Data extracts below:

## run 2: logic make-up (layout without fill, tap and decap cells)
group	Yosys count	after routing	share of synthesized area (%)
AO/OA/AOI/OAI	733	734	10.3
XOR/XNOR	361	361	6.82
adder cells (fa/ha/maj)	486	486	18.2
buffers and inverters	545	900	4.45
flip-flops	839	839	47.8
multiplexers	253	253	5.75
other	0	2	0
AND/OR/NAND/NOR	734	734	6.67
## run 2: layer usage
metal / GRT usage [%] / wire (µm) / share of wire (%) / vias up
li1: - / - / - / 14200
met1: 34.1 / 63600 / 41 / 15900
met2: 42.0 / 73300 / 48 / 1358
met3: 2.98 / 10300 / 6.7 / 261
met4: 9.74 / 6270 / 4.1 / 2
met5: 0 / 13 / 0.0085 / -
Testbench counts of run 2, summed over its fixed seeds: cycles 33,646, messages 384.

End of Data extracts.

• Exercise requirements: Give back, exactly and with nothing added, the lines from the line containing "met2: 42.0 / 73300 / 48 / 1358" through the final line of the records above, both of them included.

• Completed task:
met2: 42.0 / 73300 / 48 / 1358
met3: 2.98 / 10300 / 6.7 / 261
met4: 9.74 / 6270 / 4.1 / 2
met5: 0 / 13 / 0.0085 / -
Testbench counts of run 2, summed over its fixed seeds: cycles 33,646, messages 384.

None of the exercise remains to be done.